_Data for analysis_.
===== src/rtl/cic3_row_readout_sched.sv =====
// -----------------------------------------------------------------------------
// cic3_row_readout_sched
//
// Readout scheduler for one row of CIC3 decimation filters. Each accepted
// decimated-sample strobe takes a snapshot of every filter output and latches
// the channel mask. The enabled channels are then drained onto a single
// valid/ready port, lowest index first.
//
// Ports
//   clk_i            filter high-speed clock (only clock)
//   reset_i          synchronous, active-high reset
//   enable_i         when 1, sample strobes may be accepted
//   sample_strobe_i  one-cycle pulse per decimated output sample
//   chan_mask_i      1 = channel included in readout
//   filt_out_i       flattened filter outputs, channel i at [i*OUT_WIDTH +: OUT_WIDTH]
//   rd_data_o        snapshot value of the presented channel
//   rd_chan_o        index of the presented channel
//   rd_valid_o       word presented
//   rd_ready_i       consumer accepts the word
//   rd_first_o       presented word is the first of its frame
//   rd_last_o        presented word is the last of its frame
//   rd_frame_o       frame counter stamped on every word, wraps 255 -> 0
//   busy_o           a frame is in progress
//   overrun_o        one-cycle pulse when a strobe is dropped
//   overrun_cnt_o    dropped-strobe count, saturates at 255
//   dbg_state_o      current FSM state (0 = IDLE, 1 = SCAN)
//
// Handshake: a word transfers in any cycle where rd_valid_o and rd_ready_i are
// both 1. rd_valid_o is a register and never looks at rd_ready_i; once it is
// raised it stays high, and rd_data_o/rd_chan_o/rd_first_o/rd_last_o/
// rd_frame_o hold their values until the transfer happens.
// -----------------------------------------------------------------------------
module cic3_row_readout_sched #(
    parameter int NUM_FILTERS = 24,
    parameter int OUT_WIDTH   = 25,
    parameter int CH_WIDTH    = 5
) (
    input  logic                             clk_i,
    input  logic                             reset_i,
    input  logic                             enable_i,
    input  logic                             sample_strobe_i,
    input  logic [NUM_FILTERS-1:0]           chan_mask_i,
    input  logic [NUM_FILTERS*OUT_WIDTH-1:0] filt_out_i,
    output logic [OUT_WIDTH-1:0]             rd_data_o,
    output logic [CH_WIDTH-1:0]              rd_chan_o,
    output logic                             rd_valid_o,
    input  logic                             rd_ready_i,
    output logic                             rd_first_o,
    output logic                             rd_last_o,
    output logic [7:0]                       rd_frame_o,
    output logic                             busy_o,
    output logic                             overrun_o,
    output logic [7:0]                       overrun_cnt_o,
    output logic                             dbg_state_o
);

    typedef enum logic {
        IDLE = 1'b0,
        SCAN = 1'b1
    } state_e;

    // -------------------------------------------------------------------------
    // State
    // -------------------------------------------------------------------------
    state_e                 state_q, state_d;
    logic [CH_WIDTH-1:0]    ptr_q, ptr_d;
    logic [NUM_FILTERS-1:0] mask_q, mask_d;
    logic [7:0]             frame_q, frame_d;
    logic                   valid_q, valid_d;
    logic                   ovr_q, ovr_d;
    logic [7:0]             ovr_cnt_q, ovr_cnt_d;
    logic [OUT_WIDTH-1:0]   snap_q [NUM_FILTERS];

    // -------------------------------------------------------------------------
    // Channel selection
    //   sel_idx   : lowest set bit of mask_q at or above ptr_q
    //   first_idx : lowest set bit of mask_q
    //   last_idx  : highest set bit of mask_q
    // Everything here is derived from registers only, so the presented word
    // cannot depend on rd_ready_i.
    // -------------------------------------------------------------------------
    logic [CH_WIDTH-1:0]  sel_idx;
    logic [CH_WIDTH-1:0]  first_idx;
    logic [CH_WIDTH-1:0]  last_idx;
    logic                 sel_found;
    logic [OUT_WIDTH-1:0] sel_data;

    always_comb begin
        sel_idx   = '0;
        sel_found = 1'b0;
        for (int i = 0; i < NUM_FILTERS; i++) begin
            if (mask_q[i] && (i >= int'(ptr_q)) && !sel_found) begin
                sel_idx   = CH_WIDTH'(i);
                sel_found = 1'b1;
            end
        end
    end

    always_comb begin
        first_idx = '0;
        for (int i = NUM_FILTERS - 1; i >= 0; i--) begin
            if (mask_q[i]) begin
                first_idx = CH_WIDTH'(i);
            end
        end
    end

    always_comb begin
        last_idx = '0;
        for (int i = 0; i < NUM_FILTERS; i++) begin
            if (mask_q[i]) begin
                last_idx = CH_WIDTH'(i);
            end
        end
    end

    // Snapshot mux written as a compare loop so the index never runs past the
    // array when CH_WIDTH can address more entries than NUM_FILTERS.
    always_comb begin
        sel_data = '0;
        for (int i = 0; i < NUM_FILTERS; i++) begin
            if (sel_idx == CH_WIDTH'(i)) begin
                sel_data = snap_q[i];
            end
        end
    end

    // -------------------------------------------------------------------------
    // Control terms
    // -------------------------------------------------------------------------
    logic in_scan;
    logic qualify;
    logic handshake;
    logic final_hs;
    logic accept;

    assign in_scan   = (state_q == SCAN);
    assign qualify   = sample_strobe_i & enable_i & (|chan_mask_i);
    assign handshake = valid_q & rd_ready_i;
    assign final_hs  = handshake & (sel_idx == last_idx);
    // A strobe landing on the last transfer of a frame starts the next frame
    // straight away, so there is no idle bubble between frames.
    assign accept    = qualify & (~in_scan | final_hs);

    always_comb begin
        state_d   = state_q;
        ptr_d     = ptr_q;
        mask_d    = mask_q;
        frame_d   = frame_q;
        ovr_cnt_d = ovr_cnt_q;

        if (final_hs) begin
            frame_d = frame_q + 8'd1;
        end

        if (accept) begin
            state_d = SCAN;
            ptr_d   = '0;
            mask_d  = chan_mask_i;
        end else if (final_hs) begin
            state_d = IDLE;
        end else if (handshake) begin
            ptr_d = sel_idx + CH_WIDTH'(1);
        end

        // A qualifying strobe that cannot start a frame is dropped; the frame
        // in flight keeps its snapshot and mask.
        ovr_d = qualify & in_scan & ~final_hs;
        if (ovr_d && (ovr_cnt_q != 8'hFF)) begin
            ovr_cnt_d = ovr_cnt_q + 8'd1;
        end

        valid_d = (state_d == SCAN);
    end

    // -------------------------------------------------------------------------
    // Registers (FSM, counters, snapshot)
    // -------------------------------------------------------------------------
    always_ff @(posedge clk_i) begin
        if (reset_i) begin
            state_q   <= IDLE;
            ptr_q     <= '0;
            mask_q    <= '0;
            frame_q   <= '0;
            valid_q   <= 1'b0;
            ovr_q     <= 1'b0;
            ovr_cnt_q <= '0;
            for (int i = 0; i < NUM_FILTERS; i++) begin
                snap_q[i] <= '0;
            end
        end else begin
            state_q   <= state_d;
            ptr_q     <= ptr_d;
            mask_q    <= mask_d;
            frame_q   <= frame_d;
            valid_q   <= valid_d;
            ovr_q     <= ovr_d;
            ovr_cnt_q <= ovr_cnt_d;
            if (accept) begin
                for (int i = 0; i < NUM_FILTERS; i++) begin
                    snap_q[i] <= filt_out_i[i*OUT_WIDTH +: OUT_WIDTH];
                end
            end
        end
    end

    // -------------------------------------------------------------------------
    // Outputs. The presented-word fields are forced to 0 outside SCAN so the
    // port reads all-zero after reset and between frames.
    // -------------------------------------------------------------------------
    assign rd_valid_o    = valid_q;
    assign rd_data_o     = in_scan ? sel_data : '0;
    assign rd_chan_o     = in_scan ? sel_idx : '0;
    assign rd_first_o    = in_scan & (sel_idx == first_idx);
    assign rd_last_o     = in_scan & (sel_idx == last_idx);
    assign rd_frame_o    = frame_q;
    assign busy_o        = in_scan;
    assign overrun_o     = ovr_q;
    assign overrun_cnt_o = ovr_cnt_q;
    assign dbg_state_o   = state_q;

endmodule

_Work instructions_. Copy only the lines in the listing that contain "lowest".

_Completed exercise_.
// valid/ready port, lowest index first.
    //   sel_idx   : lowest set bit of mask_q at or above ptr_q
    //   first_idx : lowest set bit of mask_q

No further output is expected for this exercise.